宫廷生存纪事(穿越) 作者:妾在山阳

    宫廷生存纪事(穿越)——妾在山阳(68)

    只是现在他最在意的,不是天下,也不是苍生。他现在在意的,只有楼观雪。

    他要去东洲,去跟他说对不起,为当初的不告而别,为这十年漫长的等待。

    夏青没有动手杀人,他早就厌倦了杀戮,只是将人打倒在地,一个人往前走。空城大火,青雾黄纸,鲛人吐出鲜血,染在长街上。后面赶过来的人类修士们都愣住了,愣愣看着那个黑衣少年,以杏枝为剑,杀过千军万马,血雨纷飞,往城门的方向走。

    夏青修长的手指擦过脸上的血,睫毛掀起,浅褐色的眼眸像是琉璃。他微微喘了口气,他毕竟刚苏醒,体力不支,丢了阿难剑跟少了魂魄一样,现在已经感到疲惫。

    夏青抬头看了眼今天的月亮,很圆、浊黄色,边缘泛起一层淡淡的血红。跟当年通天海上的夜色一模一样。

    他走到了城门前。

    白色的光从门缝渗入。

    手指碰上门的时候,夏青鬼使神差,心里浮过一个念头:要是当年我入神宫时就知道自己的心思会怎样。

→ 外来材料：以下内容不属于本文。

File: src/rtl/regwb_pkg.sv
// Shared types for the register-file writeback arbiter: request payload and grant encoding.
package regwb_pkg;
    localparam int REG_ADDR_W = 5;
    localparam int REG_DATA_W = 32;

    typedef struct packed {
        logic [REG_ADDR_W-1:0] addr;
        logic [REG_DATA_W-1:0] data;
    } wb_req_t;

    typedef enum logic {
        GNT_A = 1'b0,
        GNT_B = 1'b1
    } grant_t;
endpackage

File: src/rtl/regwb_fifo.sv
// Small per-source request FIFO; DEPTH must be a power of two so the pointers wrap naturally.
module regwb_fifo
    import regwb_pkg::*;
#(
    parameter int DEPTH = 2
) (
    input  logic                   clk,
    input  logic                   rst_n,
    input  logic                   push,
    input  logic                   pop,
    input  wb_req_t                din,
    output wb_req_t                head,
    output logic [$clog2(DEPTH):0] count,
    output logic                   full,
    output logic                   empty
);
    localparam int PW = $clog2(DEPTH);
    localparam int CW = PW + 1;

    wb_req_t         mem [DEPTH];
    logic [PW-1:0]   wr_ptr;
    logic [PW-1:0]   rd_ptr;

    // Storage carries no reset; validity is tracked by count alone.
    always_ff @(posedge clk) begin
        if (push) begin
            mem[wr_ptr] <= din;
        end
    end

    always_ff @(posedge clk or negedge rst_n) begin
        if (!rst_n) begin
            wr_ptr <= '0;
            rd_ptr <= '0;
            count  <= '0;
        end else begin
            if (push) begin
                wr_ptr <= wr_ptr + PW'(1);
            end
            if (pop) begin
                rd_ptr <= rd_ptr + PW'(1);
            end
            case ({push, pop})
                2'b10:   count <= count + CW'(1);
                2'b01:   count <= count - CW'(1);
                default: count <= count;
            endcase
        end
    end

    assign head  = mem[rd_ptr];
    assign full  = (count == CW'(DEPTH));
    assign empty = (count == '0);
endmodule
===== config.mk =====
export PLATFORM = sky130hd
export DESIGN_NAME = seq_divider_2n_by_n
export DESIGN_NICKNAME = d
export VERILOG_FILES = /design/src/rtl/seq_divider_2n_by_n.sv
export SDC_FILE = /design/constraint.sdc
export NUM_CORES = 1
export LEC_CHECK = 0
export CAP_MARGIN = 25
export CORE_MARGIN = 8
export CORE_UTILIZATION = 48
export CTS_CLUSTER_SIZE = 28
export DETAILED_ROUTE_END_ITERATION = 6
export PLACE_DENSITY = 0.85
export SYNTH_ARGS = -nofsm -noshare
export SYNTH_HDL_FRONTEND = slang
export SYNTH_SLANG_ARGS = --single-unit

===== constraint.sdc =====
create_clock -name clk -period 2.8 [get_ports clk]
set_input_delay 0.56 -clock clk [delete_from_list [all_inputs] [get_ports clk]]
set_output_delay 0.56 -clock clk [all_outputs]
set_load 0.05 [all_outputs]
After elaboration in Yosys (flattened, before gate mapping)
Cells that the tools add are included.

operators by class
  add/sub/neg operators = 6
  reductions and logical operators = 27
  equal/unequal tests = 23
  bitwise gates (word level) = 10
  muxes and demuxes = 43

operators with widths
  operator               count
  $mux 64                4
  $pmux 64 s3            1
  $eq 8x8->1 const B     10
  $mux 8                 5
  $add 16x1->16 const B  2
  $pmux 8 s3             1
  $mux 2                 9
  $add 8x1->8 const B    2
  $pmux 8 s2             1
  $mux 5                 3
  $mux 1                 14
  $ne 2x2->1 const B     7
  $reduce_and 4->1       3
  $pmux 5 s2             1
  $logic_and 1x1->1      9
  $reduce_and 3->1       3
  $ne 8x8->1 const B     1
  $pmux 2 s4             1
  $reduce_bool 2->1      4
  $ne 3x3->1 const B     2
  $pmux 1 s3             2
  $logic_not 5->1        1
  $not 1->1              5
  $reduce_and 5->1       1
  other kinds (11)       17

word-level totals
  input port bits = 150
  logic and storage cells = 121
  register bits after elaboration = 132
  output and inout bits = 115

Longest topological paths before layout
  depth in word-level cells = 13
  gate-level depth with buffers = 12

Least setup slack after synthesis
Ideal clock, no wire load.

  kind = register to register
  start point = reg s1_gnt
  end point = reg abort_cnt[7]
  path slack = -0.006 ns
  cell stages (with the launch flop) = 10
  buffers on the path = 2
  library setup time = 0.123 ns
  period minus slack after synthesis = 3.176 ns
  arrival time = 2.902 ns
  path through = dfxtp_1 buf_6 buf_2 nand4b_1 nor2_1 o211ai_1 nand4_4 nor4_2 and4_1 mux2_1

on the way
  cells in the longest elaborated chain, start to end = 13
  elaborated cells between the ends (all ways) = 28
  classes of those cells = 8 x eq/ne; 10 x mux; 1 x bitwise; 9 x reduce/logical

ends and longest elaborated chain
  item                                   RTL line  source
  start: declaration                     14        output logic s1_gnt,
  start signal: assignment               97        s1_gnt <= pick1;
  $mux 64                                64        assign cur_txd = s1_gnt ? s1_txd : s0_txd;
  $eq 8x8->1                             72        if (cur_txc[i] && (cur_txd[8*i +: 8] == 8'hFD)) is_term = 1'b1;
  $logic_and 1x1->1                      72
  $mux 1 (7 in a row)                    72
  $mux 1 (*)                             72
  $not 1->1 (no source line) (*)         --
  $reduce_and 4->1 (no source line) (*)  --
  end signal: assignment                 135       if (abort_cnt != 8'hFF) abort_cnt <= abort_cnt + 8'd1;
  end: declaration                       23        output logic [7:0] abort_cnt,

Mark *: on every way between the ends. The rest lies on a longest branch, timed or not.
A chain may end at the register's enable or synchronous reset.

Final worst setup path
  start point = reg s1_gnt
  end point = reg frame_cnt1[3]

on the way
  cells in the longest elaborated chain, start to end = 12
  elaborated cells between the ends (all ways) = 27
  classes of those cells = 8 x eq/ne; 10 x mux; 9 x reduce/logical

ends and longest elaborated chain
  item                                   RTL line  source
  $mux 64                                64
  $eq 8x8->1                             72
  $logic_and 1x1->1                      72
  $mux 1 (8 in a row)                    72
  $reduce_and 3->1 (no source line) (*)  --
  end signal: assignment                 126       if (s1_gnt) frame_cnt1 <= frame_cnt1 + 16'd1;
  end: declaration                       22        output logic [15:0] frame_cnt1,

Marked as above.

    川溪城中已经漫天硝烟灰烬,青雾红火白光,燃烧成灼灼地狱。

    城门内外,截然不同的两个世界。

    吱呀城门渐渐打开,风卷动夏青的发。

    要是他早一点勘破懵懂逃避的自我之相。

    要是他早一点看清楼观雪对他的特别。

    或许坠下深渊,察觉那道属于神的安静视线,他会选择吻他。

    哗啦啦,火越烧越烈,浓烟滚滚。

    夏青以为推开门会是清风明月的旷野,没想到迎面而来的,是乌泱泱扑翅而飞的蝴蝶鸟雀。

    蓝色赤色的蝴蝶绕在身边,青羽黄尾的鸟雀在空中盘旋,它们用嘴叼起他的衣袍,用羽毛掠动他的发丝。

    夏青一愣,被这白光乱象刺得稍稍闭眼,没想到下一秒,下巴被冰冷的东西缓缓抬起,应该是一只笛子,尖端就抵着他的喉结,暧昧又豪不留情地滑过。

    很重,很痛。

    痛的夏青想要闷哼一声,可是那种熟悉的气息让他选择了忍耐。

    他听到了衣袂翻飞的声音。

    光影里勾勒出一人挺拔的身形,衣袍湛湛如雪,外罩鲛纱泛出星辉般的微蓝,华贵精致,在黑烟白光里渗着分蛊惑心智的冷。

    夏青大脑轰隆隆响,离别时的难过再一次浮现眼中,万般情绪涌上心头,几乎是搭上了他全部的七情六欲。

    楼观雪夏青张嘴,他有好多的话想对他说。

    可是来人已经将手指放到了他的嘴唇上,轻笑说:嘘。

    城中天地俱静,所有倒在地上的鲛人都僵住了,难以置信地抬起头来。人类修士也是,踉跄跪下来,诚惶诚恐,为绝对的神压。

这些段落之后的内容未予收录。